§ **Your goal**
Each line in the entries below that holds the word "found" belongs in the answer.
++++ Extracted records ++++
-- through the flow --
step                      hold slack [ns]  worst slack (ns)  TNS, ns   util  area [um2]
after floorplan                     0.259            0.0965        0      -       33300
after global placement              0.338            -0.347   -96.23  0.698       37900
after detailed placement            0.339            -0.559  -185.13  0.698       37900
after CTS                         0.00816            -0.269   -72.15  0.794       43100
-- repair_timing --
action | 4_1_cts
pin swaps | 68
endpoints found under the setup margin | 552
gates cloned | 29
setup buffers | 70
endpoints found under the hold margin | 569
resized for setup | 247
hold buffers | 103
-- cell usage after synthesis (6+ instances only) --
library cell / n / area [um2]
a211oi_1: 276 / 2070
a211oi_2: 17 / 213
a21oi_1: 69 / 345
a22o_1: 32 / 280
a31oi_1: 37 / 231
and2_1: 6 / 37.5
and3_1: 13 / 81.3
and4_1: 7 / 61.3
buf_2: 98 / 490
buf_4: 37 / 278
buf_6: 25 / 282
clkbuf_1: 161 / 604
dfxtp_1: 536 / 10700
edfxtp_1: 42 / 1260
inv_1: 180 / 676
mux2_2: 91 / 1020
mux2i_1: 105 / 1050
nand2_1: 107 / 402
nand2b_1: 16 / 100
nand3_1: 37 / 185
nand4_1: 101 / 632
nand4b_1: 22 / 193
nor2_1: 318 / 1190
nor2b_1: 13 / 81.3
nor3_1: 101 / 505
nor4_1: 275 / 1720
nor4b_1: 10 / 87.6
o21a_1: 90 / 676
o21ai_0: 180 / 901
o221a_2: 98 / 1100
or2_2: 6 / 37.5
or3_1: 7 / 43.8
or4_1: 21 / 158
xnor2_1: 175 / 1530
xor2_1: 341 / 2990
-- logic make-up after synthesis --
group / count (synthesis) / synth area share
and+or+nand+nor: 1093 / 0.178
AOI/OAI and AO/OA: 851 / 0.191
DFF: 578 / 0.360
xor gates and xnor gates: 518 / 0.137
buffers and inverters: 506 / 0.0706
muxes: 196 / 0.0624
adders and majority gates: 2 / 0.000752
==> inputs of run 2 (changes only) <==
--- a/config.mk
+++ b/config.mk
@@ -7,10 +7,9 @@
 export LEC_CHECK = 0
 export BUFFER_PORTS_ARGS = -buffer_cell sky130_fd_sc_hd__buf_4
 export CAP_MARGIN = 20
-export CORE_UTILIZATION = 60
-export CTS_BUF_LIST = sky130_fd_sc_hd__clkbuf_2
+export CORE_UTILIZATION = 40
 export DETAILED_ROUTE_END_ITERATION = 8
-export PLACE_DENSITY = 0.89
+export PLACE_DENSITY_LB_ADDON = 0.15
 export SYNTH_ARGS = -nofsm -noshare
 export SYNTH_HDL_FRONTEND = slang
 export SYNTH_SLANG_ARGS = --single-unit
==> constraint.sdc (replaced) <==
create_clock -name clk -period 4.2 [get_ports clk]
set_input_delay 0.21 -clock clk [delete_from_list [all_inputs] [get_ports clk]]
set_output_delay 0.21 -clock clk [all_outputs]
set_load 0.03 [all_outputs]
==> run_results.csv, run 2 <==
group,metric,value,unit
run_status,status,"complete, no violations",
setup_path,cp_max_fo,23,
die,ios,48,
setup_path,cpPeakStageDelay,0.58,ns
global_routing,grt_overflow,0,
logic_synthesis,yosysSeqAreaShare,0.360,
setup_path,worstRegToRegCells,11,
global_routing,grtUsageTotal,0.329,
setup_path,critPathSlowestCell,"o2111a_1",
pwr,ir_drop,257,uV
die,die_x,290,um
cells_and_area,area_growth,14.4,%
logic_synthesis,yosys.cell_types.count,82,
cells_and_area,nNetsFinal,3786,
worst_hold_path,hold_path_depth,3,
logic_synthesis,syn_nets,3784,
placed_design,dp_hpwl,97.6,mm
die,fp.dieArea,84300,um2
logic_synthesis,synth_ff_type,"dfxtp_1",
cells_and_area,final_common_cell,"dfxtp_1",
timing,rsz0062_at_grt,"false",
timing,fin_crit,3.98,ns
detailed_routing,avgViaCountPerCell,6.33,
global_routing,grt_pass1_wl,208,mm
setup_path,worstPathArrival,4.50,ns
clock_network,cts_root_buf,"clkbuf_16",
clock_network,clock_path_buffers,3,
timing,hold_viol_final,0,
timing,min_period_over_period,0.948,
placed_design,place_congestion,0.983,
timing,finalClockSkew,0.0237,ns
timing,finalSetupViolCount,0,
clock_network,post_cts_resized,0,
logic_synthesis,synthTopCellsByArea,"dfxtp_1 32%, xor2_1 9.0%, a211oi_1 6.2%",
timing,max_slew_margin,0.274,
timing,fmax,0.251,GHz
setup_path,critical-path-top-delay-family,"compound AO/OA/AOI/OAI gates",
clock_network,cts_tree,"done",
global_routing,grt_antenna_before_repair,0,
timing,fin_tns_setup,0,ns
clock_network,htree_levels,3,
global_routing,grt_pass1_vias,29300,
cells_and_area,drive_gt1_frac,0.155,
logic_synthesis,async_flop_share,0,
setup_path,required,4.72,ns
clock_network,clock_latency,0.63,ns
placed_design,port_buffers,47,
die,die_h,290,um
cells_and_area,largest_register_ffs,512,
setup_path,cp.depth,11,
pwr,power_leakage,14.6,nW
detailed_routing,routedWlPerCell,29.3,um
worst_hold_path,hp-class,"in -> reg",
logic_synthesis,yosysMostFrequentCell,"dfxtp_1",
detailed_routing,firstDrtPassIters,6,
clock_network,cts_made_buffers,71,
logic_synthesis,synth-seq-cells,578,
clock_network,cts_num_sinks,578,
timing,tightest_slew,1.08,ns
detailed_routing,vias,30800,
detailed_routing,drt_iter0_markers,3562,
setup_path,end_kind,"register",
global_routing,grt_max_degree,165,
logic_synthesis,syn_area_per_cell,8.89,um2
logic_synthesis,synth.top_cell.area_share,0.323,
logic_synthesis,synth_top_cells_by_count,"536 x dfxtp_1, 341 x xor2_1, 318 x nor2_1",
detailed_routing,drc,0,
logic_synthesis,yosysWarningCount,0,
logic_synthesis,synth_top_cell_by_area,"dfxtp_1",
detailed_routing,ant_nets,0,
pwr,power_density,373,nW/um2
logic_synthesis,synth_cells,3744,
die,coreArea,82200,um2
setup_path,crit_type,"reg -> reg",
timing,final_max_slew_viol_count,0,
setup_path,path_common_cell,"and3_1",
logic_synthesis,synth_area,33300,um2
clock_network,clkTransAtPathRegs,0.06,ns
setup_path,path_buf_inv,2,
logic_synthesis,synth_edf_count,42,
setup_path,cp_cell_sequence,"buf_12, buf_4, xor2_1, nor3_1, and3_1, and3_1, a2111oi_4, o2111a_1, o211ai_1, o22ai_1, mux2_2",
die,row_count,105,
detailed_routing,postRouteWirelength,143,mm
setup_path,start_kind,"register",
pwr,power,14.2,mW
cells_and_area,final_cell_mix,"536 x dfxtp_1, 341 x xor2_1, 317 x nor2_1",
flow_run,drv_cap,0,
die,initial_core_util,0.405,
`config.mk`:
```
export PLATFORM = sky130hd
export DESIGN_NAME = huffman_code_builder_flat
export DESIGN_NICKNAME = d
export VERILOG_FILES = /design/src/rtl/core/hcb_pkg.sv /design/src/rtl/core/hcb_if.sv /design/src/rtl/core/hcb_ram.sv /design/src/rtl/core/huffman_code_builder.sv /design/src/flat_wrapper.sv
export SDC_FILE = /design/constraint.sdc
export NUM_CORES = 1
export LEC_CHECK = 0
export ABC_AREA = 1
export BUFFER_PORTS_ARGS = -buffer_cell sky130_fd_sc_hd__clkbuf_2
export CAP_MARGIN = 20
export CORE_MARGIN = 4
export CORE_UTILIZATION = 40
export CTS_CLUSTER_DIAMETER = 30
export DETAILED_ROUTE_END_ITERATION = 10
export PLACE_DENSITY = 0.57
export SKIP_CTS_REPAIR_TIMING = 1
export SYNTH_ARGS = -nofsm -noshare
export SYNTH_HDL_FRONTEND = slang
export SYNTH_SLANG_ARGS = --single-unit
```
`constraint.sdc`:
```
create_clock -name clk -period 11.5 [get_ports clk]
set_clock_uncertainty 0.05 [all_clocks]
set_input_delay 2.3 -clock clk [delete_from_list [all_inputs] [get_ports clk]]
set_output_delay 2.3 -clock clk [all_outputs]
set_load 0.01 [all_outputs]
```
`src/rtl/core/hcb_pkg.sv`:
```
// ----------------------------------------------------------------------------
// hcb_pkg
// shared widths and defaults of the huffman code builder
// ----------------------------------------------------------------------------
package hcb_pkg;

  localparam int DEF_NUM_SYMBOLS = 16;
  localparam int DEF_WEIGHT_BITS = 16;

  // fixed field widths of the channels
  localparam int SYMBOL_WEIGHT_W = 16;
  localparam int SYMBOL_INDEX_W  = 4;
  localparam int CODE_BITS_W     = 15;
  localparam int CODE_LENGTH_W   = 4;

endpackage

```
`src/rtl/core/hcb_if.sv`:
```
// ----------------------------------------------------------------------------
// hcb_if
// valid/ready channels carrying weights in and codes out
// ----------------------------------------------------------------------------
interface hcb_weight_if;
  logic                                 valid;
  logic                                 ready;
  logic [hcb_pkg::SYMBOL_WEIGHT_W-1:0]  symbol_weight;
  logic                                 final_weight;

  modport source (output valid, output symbol_weight, output final_weight, input ready);
  modport sink   (input valid, input symbol_weight, input final_weight, output ready);
endinterface

interface hcb_code_if;
  logic                                valid;
  logic                                ready;
  logic [hcb_pkg::SYMBOL_INDEX_W-1:0]  symbol_index;
  logic [hcb_pkg::CODE_BITS_W-1:0]     code_bits;
  logic [hcb_pkg::CODE_LENGTH_W-1:0]   code_length;
  logic                                final_code;

  modport source (output valid, output symbol_index, output code_bits,
                  output code_length, output final_code, input ready);
  modport sink   (input valid, input symbol_index, input code_bits,
                  input code_length, input final_code, output ready);
endinterface

```
`src/rtl/core/hcb_ram.sv`:
```
// ----------------------------------------------------------------------------
// hcb_ram
// simple dual port ram, one write and one registered read port
// ----------------------------------------------------------------------------
module hcb_ram #(
  parameter int WIDTH = 8,
  parameter int DEPTH = 16,
  localparam int AW = (DEPTH > 1) ? $clog2(DEPTH) : 1
) (
  input  logic             clk,
  input  logic             we,
  input  logic [AW-1:0]    waddr,
  input  logic [WIDTH-1:0] wdata,
  input  logic [AW-1:0]    raddr,
  output logic [WIDTH-1:0] rdata
);

  logic [WIDTH-1:0] mem [DEPTH];

  always_ff @(posedge clk) begin
    if (we) begin
      mem[waddr] <= wdata;
    end
    rdata <= mem[raddr];
  end

endmodule

```
`src/rtl/core/huffman_code_builder.sv`:
```
// ----------------------------------------------------------------------------
// huffman_code_builder
// loads a set of symbol weights, builds a huffman tree, emits one code per symbol
// ----------------------------------------------------------------------------
// usage:
//   weights channel: one symbol weight per transaction, in symbol order. the
//   set ends at a transaction with final_weight set, or at the one that loads
//   weight NUM_SYMBOLS. ready is high only while a set is being loaded.
//   codes channel: one transaction per loaded symbol, in index order, with
//   final_code on the last; then the block takes a new set.
// sequence:
//   loading accepts a weight in any cycle in which valid is high. merge k
//   (nodes 0..k-1 scanned) makes one weight ram read per node, drains the read
//   pipeline (last compare, then the empty read pipeline) and writes in two
//   states, ST_WR1 and ST_WR2 (the parent ram has a single write port). the
//   build time is set by the single read port of the weight ram. each code
//   then takes three states per tree level (check, parent ram read, left child
//   ram read), then a last check and the output state, plus the receiver's wait.
// reset: synchronous; the block returns to loading an empty set. the rams need
//   no clearing, every entry is written before it is read.
// stall: a code is held in its output register until the receiver takes it;
//   the walk for the next symbol starts only after that.
// ----------------------------------------------------------------------------
module huffman_code_builder #(
  parameter int NUM_SYMBOLS = hcb_pkg::DEF_NUM_SYMBOLS,
  parameter int WEIGHT_BITS = hcb_pkg::DEF_WEIGHT_BITS
) (
  input  logic        clk,
  input  logic        rst,
  hcb_weight_if.sink  weights,
  hcb_code_if.source  codes
);

  // node and counter widths
  localparam int NODE_COUNT = 2 * NUM_SYMBOLS - 1;
  localparam int IW         = $clog2(NODE_COUNT);
  localparam int CW         = $clog2(NUM_SYMBOLS + 1);
  localparam int LEFT_DEPTH = NUM_SYMBOLS - 1;
  localparam int LW         = (LEFT_DEPTH > 1) ? $clog2(LEFT_DEPTH) : 1;
  localparam int EW         = (WEIGHT_BITS < hcb_pkg::SYMBOL_WEIGHT_W) ?
                              WEIGHT_BITS : hcb_pkg::SYMBOL_WEIGHT_W;
  // sums of up to NUM_SYMBOLS weights never overflow
  localparam int SW         = EW + IW;
  localparam int LENW       = (NUM_SYMBOLS > 2) ? $clog2(NUM_SYMBOLS) : 1;

  // sequencer states
  localparam logic [2:0] ST_LOAD    = 3'd0;
  localparam logic [2:0] ST_SCAN    = 3'd1;
  localparam logic [2:0] ST_WR1     = 3'd2;
  localparam logic [2:0] ST_WR2     = 3'd3;
  localparam logic [2:0] ST_EM_CHK  = 3'd4;
  localparam logic [2:0] ST_EM_PAR  = 3'd5;
  localparam logic [2:0] ST_EM_LEFT = 3'd6;
  localparam logic [2:0] ST_EM_OUT  = 3'd7;

  logic [2:0]            state;
  logic [CW-1:0]         loaded;     // weights loaded into the current set
  logic [CW-1:0]         count;      // size of the set being built
  logic [IW-1:0]         k;          // index of the node the current merge creates
  logic [IW-1:0]         scan_idx;   // next node to read in the scan
  logic                  rd_vld;
  logic [IW-1:0]         rd_idx;
  logic                  have1;
  logic                  have2;
  logic [SW-1:0]         w1;
  logic [SW-1:0]         w2;
  logic [IW-1:0]         n1;
  logic [IW-1:0]         n2;
  logic [NODE_COUNT-1:0] merged;     // one flag per node, flops
  logic [CW-1:0]         sym;        // symbol being emitted
  logic [IW-1:0]         pos;        // current node of the walk
  logic [IW-1:0]         par;
  logic [hcb_pkg::CODE_BITS_W-1:0] code;
  logic [LENW-1:0]       len;

  // ram ports
  logic          wt_we;
  logic [IW-1:0] wt_waddr;
  logic [SW-1:0] wt_wdata;
  logic [IW-1:0] wt_raddr;
  logic [SW-1:0] wt_rdata;
  logic          pa_we;
  logic [IW-1:0] pa_waddr;
  logic [IW-1:0] pa_wdata;
  logic [IW-1:0] pa_rdata;
  logic          lc_we;
  logic [LW-1:0] lc_waddr;
  logic [LW-1:0] lc_raddr;
  logic [IW-1:0] lc_rdata;

  logic          load_acc;
  logic          load_last;
  logic [CW-1:0] loaded_inc;
  logic          scan_busy;
  logic          more_merges;   // another merge follows node k
  logic          first_merge;   // a set of loaded_inc weights needs a merge
  logic          cand_ok;
  logic          cand_lt1;
  logic          cand_lt2;

  assign load_acc   = weights.valid && weights.ready;
  assign loaded_inc = loaded + CW'(1);
  assign load_last  = weights.final_weight || (loaded_inc == CW'(NUM_SYMBOLS));
  assign scan_busy  = (scan_idx < k);
  assign more_merges = ((IW + 2)'(k) + (IW + 2)'(2)) < ((IW + 2)'(count) << 1);
  assign first_merge = (loaded_inc > CW'(1));

  // candidate from the scan pipeline
  assign cand_ok  = rd_vld && !merged[rd_idx];
  assign cand_lt1 = !have1 || (wt_rdata < w1);
  assign cand_lt2 = !have2 || (wt_rdata < w2);

  // weight ram: loads, then merged sums
  always_comb begin
    wt_we    = 1'b0;
    wt_waddr = IW'(loaded);
    wt_wdata = SW'(weights.symbol_weight[EW-1:0]);
    if (state == ST_LOAD) begin
      wt_we = load_acc;
    end else if (state == ST_WR1) begin
      wt_we    = 1'b1;
      wt_waddr = k;
      wt_wdata = w1 + w2;
    end
  end
  assign wt_raddr = scan_idx;

  // parent ram: both children of the new node, one per cycle
  assign pa_we    = (state == ST_WR1) || (state == ST_WR2);
  assign pa_waddr = (state == ST_WR1) ? n1 : n2;
  assign pa_wdata = k;

  // left child ram, indexed by merged node number
  assign lc_we    = (state == ST_WR1);
  assign lc_waddr = LW'(k - IW'(count));
  assign lc_raddr = LW'(pa_rdata - IW'(count));

  hcb_ram #(.WIDTH(SW), .DEPTH(NODE_COUNT)) u_weight_ram (
    .clk   (clk),
    .we    (wt_we),
    .waddr (wt_waddr),
    .wdata (wt_wdata),
    .raddr (wt_raddr),
    .rdata (wt_rdata)
  );

  hcb_ram #(.WIDTH(IW), .DEPTH(NODE_COUNT)) u_parent_ram (
    .clk   (clk),
    .we    (pa_we),
    .waddr (pa_waddr),
    .wdata (pa_wdata),
    .raddr (pos),
    .rdata (pa_rdata)
  );

  hcb_ram #(.WIDTH(IW), .DEPTH(LEFT_DEPTH)) u_left_ram (
    .clk   (clk),
    .we    (lc_we),
    .waddr (lc_waddr),
    .wdata (n1),
    .raddr (lc_raddr),
    .rdata (lc_rdata)
  );

  // sequencer
  always_ff @(posedge clk) begin
    if (rst) begin
      state  <= ST_LOAD;
      loaded <= '0;
      rd_vld <= 1'b0;
      have1  <= 1'b0;
      have2  <= 1'b0;
      merged <= '0;
    end else begin
      case (state)
        ST_LOAD: begin
          if (load_acc) begin
            if (load_last) begin
              count    <= loaded_inc;
              k        <= IW'(loaded_inc);
              scan_idx <= '0;
              have1    <= 1'b0;
              have2    <= 1'b0;
              merged   <= '0;
              loaded   <= '0;
              sym      <= '0;
              pos      <= '0;
              code     <= '0;
              len      <= '0;
              // a single symbol has no merge at all
              state    <= first_merge ? ST_SCAN : ST_EM_CHK;
            end else begin
              loaded <= loaded_inc;
            end
          end
        end
        ST_SCAN: begin
          // one node read per cycle, its result compared in the next cycle
          rd_vld <= scan_busy;
          rd_idx <= scan_idx;
          if (scan_busy) begin
            scan_idx <= scan_idx + IW'(1);
          end
          if (cand_ok) begin
            if (cand_lt1) begin
              if (have1) begin
                have2 <= 1'b1;
                w2    <= w1;
                n2    <= n1;
              end
              have1 <= 1'b1;
              w1    <= wt_rdata;
              n1    <= rd_idx;
            end else if (cand_lt2) begin
              have2 <= 1'b1;
              w2    <= wt_rdata;
              n2    <= rd_idx;
            end
          end
          if (!scan_busy && !rd_vld) begin
            state <= ST_WR1;
          end
        end
        ST_WR1: begin
          merged[n1] <= 1'b1;
          merged[n2] <= 1'b1;
          state      <= ST_WR2;
        end
        ST_WR2: begin
          have1    <= 1'b0;
          have2    <= 1'b0;
          scan_idx <= '0;
          k        <= k + IW'(1);
          state    <= more_merges ? ST_SCAN : ST_EM_CHK;
        end
        ST_EM_CHK: begin
          // the root is the only unmerged node on the path
          state <= merged[pos] ? ST_EM_PAR : ST_EM_OUT;
        end
        ST_EM_PAR: begin
          par   <= pa_rdata;
          state <= ST_EM_LEFT;
        end
        ST_EM_LEFT: begin
          if (lc_rdata != pos) begin
            code <= code | (hcb_pkg::CODE_BITS_W'(1) << len);
          end
          len   <= len + LENW'(1);
          pos   <= par;
          state <= ST_EM_CHK;
        end
        ST_EM_OUT: begin
          if (codes.ready) begin
            if (sym + CW'(1) == count) begin
              state <= ST_LOAD;
            end else begin
              sym   <= sym + CW'(1);
              pos   <= IW'(sym + CW'(1));
              code  <= '0;
              len   <= '0;
              state <= ST_EM_CHK;
            end
          end
        end
        default: begin
          state <= ST_LOAD;
        end
      endcase
    end
  end

  assign weights.ready      = (state == ST_LOAD);
  assign codes.valid        = (state == ST_EM_OUT);
  assign codes.symbol_index = hcb_pkg::SYMBOL_INDEX_W'(sym);
  assign codes.code_bits    = code;
  assign codes.code_length  = hcb_pkg::CODE_LENGTH_W'(len);
  assign codes.final_code   = (sym + CW'(1) == count);

  // loading and emitting never overlap
  assert property (@(posedge clk) disable iff (rst) !(weights.ready && codes.valid))
    else $error("weights and codes channels active together");

  // a merge always joins two distinct nodes
  assert property (@(posedge clk) disable iff (rst)
    (state == ST_WR1) |-> (have1 && have2 && (n1 != n2)))
    else $error("merge without two distinct nodes");

  // after the last code the block is ready for a new set
  assert property (@(posedge clk) disable iff (rst)
    (codes.valid && codes.ready && codes.final_code) |=> weights.ready)
    else $error("block not back to loading after last code");

endmodule

```
`src/flat_wrapper.sv`:
```
// flat-port wrapper written by rule: the top's interface ports become plain ports
module huffman_code_builder_flat 
#(
  parameter int NUM_SYMBOLS = hcb_pkg::DEF_NUM_SYMBOLS,
  parameter int WEIGHT_BITS = hcb_pkg::DEF_WEIGHT_BITS
)
  (clk, rst, weights_valid, weights_symbol_weight, weights_final_weight, weights_ready, codes_valid, codes_symbol_index, codes_code_bits, codes_code_length, codes_final_code, codes_ready);
  hcb_weight_if weights_i ();
  hcb_code_if codes_i ();
  input  logic clk;
  input  logic rst;
  input wire logic [$bits(weights_i.valid)-1:0] weights_valid;
  input wire logic [$bits(weights_i.symbol_weight)-1:0] weights_symbol_weight;
  input wire logic [$bits(weights_i.final_weight)-1:0] weights_final_weight;
  output wire logic [$bits(weights_i.ready)-1:0] weights_ready;
  output wire logic [$bits(codes_i.valid)-1:0] codes_valid;
  output wire logic [$bits(codes_i.symbol_index)-1:0] codes_symbol_index;
  output wire logic [$bits(codes_i.code_bits)-1:0] codes_code_bits;
  output wire logic [$bits(codes_i.code_length)-1:0] codes_code_length;
  output wire logic [$bits(codes_i.final_code)-1:0] codes_final_code;
  input wire logic [$bits(codes_i.ready)-1:0] codes_ready;
  assign weights_i.valid = weights_valid;
  assign weights_i.symbol_weight = weights_symbol_weight;
  assign weights_i.final_weight = weights_final_weight;
  assign weights_ready = weights_i.ready;
  assign codes_valid = codes_i.valid;
  assign codes_symbol_index = codes_i.symbol_index;
  assign codes_code_bits = codes_i.code_bits;
  assign codes_code_length = codes_i.code_length;
  assign codes_final_code = codes_i.final_code;
  assign codes_i.ready = codes_ready;
  huffman_code_builder #(.NUM_SYMBOLS(NUM_SYMBOLS), .WEIGHT_BITS(WEIGHT_BITS)) u_core (.clk(clk), .rst(rst), .weights(weights_i), .codes(codes_i));
endmodule
```
## Yosys cells after proc, flatten, opt, wreduce, memory -nomap -nowiden

Memory sizes are Yosys's and may differ from the RTL's. A register that Yosys moved wholly into a read port is not among the register bits.
Cells that the tools add are included.

- Bits in registers: 148
- Latch bits: 0
- Bits in writable memories: 881
- Memory bits (read-only): 0
- Input bits: 21
- Output and inout port bits: 26
- Word-level logic and storage cells: 176
- Memories kept: 3

- Add/subtract/negate cells: 9
- Multiply operators: 0
- Div/mod/pow operators: 0
- Magnitude comparators: 11
- Eq/ne operators: 22
- Shift operators: 1
- Multiplexer cells: 71
- Bitwise logic cells: 4
- Reductions and logical operators: 36

Memories:

| name | words | bits a word | read ports | clocked after memory_dff | write ports | line | source |
|---|---|---|---|---|---|---|---|
| u_core.u_weight_ram.mem | 31 | 21 | 1 | 1 | 1 | hcb_ram.sv:18 | `logic [WIDTH-1:0] mem [DEPTH];` |
| u_core.u_parent_ram.mem | 31 | 5 | 1 | 1 | 1 | hcb_ram.sv:18 |  |
| u_core.u_left_ram.mem | 15 | 5 | 1 | 1 | 1 | hcb_ram.sv:18 |  |

Operators with widths:

| operator | count |
|---|---|
| two-way mux 21 bit | 5 |
| two-way mux 15 bit | 5 |
| two-way mux 5 bit | 14 |
| two-way mux 31 bit | 2 |
| bitwise OR 31 bit | 2 |
| one-hot mux 31 bit (2 select lines) | 1 |
| one-hot mux 15 bit (3 select lines) | 1 |
| < comparator 21 bit | 2 |
| one-hot mux 5 bit (3 select lines) | 2 |
| < comparator 5 x 6 -> 1 bit, second input constant | 4 |
| one-hot mux 3 bit (8 select lines) | 1 |
| adder 21 bit | 1 |
| two-way mux 3 bit | 7 |
| adder 5 x 1 -> 5 bit, second input constant | 4 |
| one-hot mux 5 bit (2 select lines) | 2 |
| two-way mux 1 bit | 19 |
| AND reduction 6 bit | 3 |
| two-way mux 4 bit | 4 |
| AND reduction 4 bit | 4 |
| bitwise OR 15 bit | 1 |
| AND reduction 5 bit | 3 |
| << shifter 1 x 4 -> 15 bit, first input constant | 1 |
| != test 2 x 1 -> 1 bit, second input constant | 7 |
| == test 3 bit, second input constant | 4 |
| other kinds (30) | 55 |

## Depth between registers and ports, before layout

- Depth after elaboration: 7
- Gate-level depth with buffers: 14
- Gate-level depth less buffers: 14

## Modules after synthesis

A second synthesis with hierarchy kept.

- Cell total of the unflattened synthesis: 4430
- Area total of the unflattened synthesis: 46916.2 sq um

Modules (own cells, without submodules):

| module | instances | cells each | area an instance (sq um) | seq. area each (sq um) |
|---|---|---|---|---|
| hcb_ram at u_core.u_weight_ram | 1 | 2257 | 26835.7 | 19969.2 |
| huffman_code_builder | 1 | 1274 | 10173.5 | 4023.9 |
| hcb_ram at u_core.u_parent_ram | 1 | 574 | 6511.2 | 4754.6 |
| hcb_ram at u_core.u_left_ram | 1 | 325 | 3395.8 | 2352.3 |

## Worst setup path before layout

OpenSTA, ideal clock, no wires.

- Path type: input to register
- From: input port rst
- To: register u_core.n2[0] (enable)
- Setup time: 0.442 ns
- Arrival: 4.352 ns
- Data required time: 11.008 ns
- Slack: 6.657 ns
- Stages: 2
- Path buffers: 1
- Cell sequence: clkbuf_1 nor3_1

- Cells in the longest elaborated chain, start to end: 2

Ends and longest elaborated chain:

| item | line | source |
|---|---|---|
| from (decl) | flat_wrapper.sv:11 | `input logic rst;` |
| NOT 1 bit (no source line) | - |  |
| AND reduction 5 bit (no source line) | - |  |
| to (signal assigned) | huffman_code_builder.sv:209 | `n2 <= n1;` |
| to (signal assigned) | huffman_code_builder.sv:217 | `n2 <= rd_idx;` |
| to (decl) | huffman_code_builder.sv:68 | `logic [IW-1:0] n2;` |

No other way between the ends.
A chain may end at the register's enable or synchronous reset.

## Worst setup path in the final report

- From: register u_core.sym[0]
- To: output port codes_final_code

- Cells in the longest elaborated chain, start to end: 2

Ends and longest elaborated chain:

| item | line | source |
|---|---|---|
| from (decl) | huffman_code_builder.sv:70 | `logic [CW-1:0] sym;` |
| from (signal assigned) | huffman_code_builder.sv:257 | `sym <= sym + CW'(1);` |
| adder 5 x 1 -> 5 bit | huffman_code_builder.sv:277 | `assign codes.final_code = (sym + CW'(1) == count);` |
| == test 5 bit | huffman_code_builder.sv:277 |  |
| to (decl) | flat_wrapper.sv:20 | `output wire logic [$bits(codes_i.final_code)-1:0] codes_final_code;` |

No other way between the ends.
++++
§ **Response**
endpoints found under the setup margin | 552
endpoints found under the hold margin | 569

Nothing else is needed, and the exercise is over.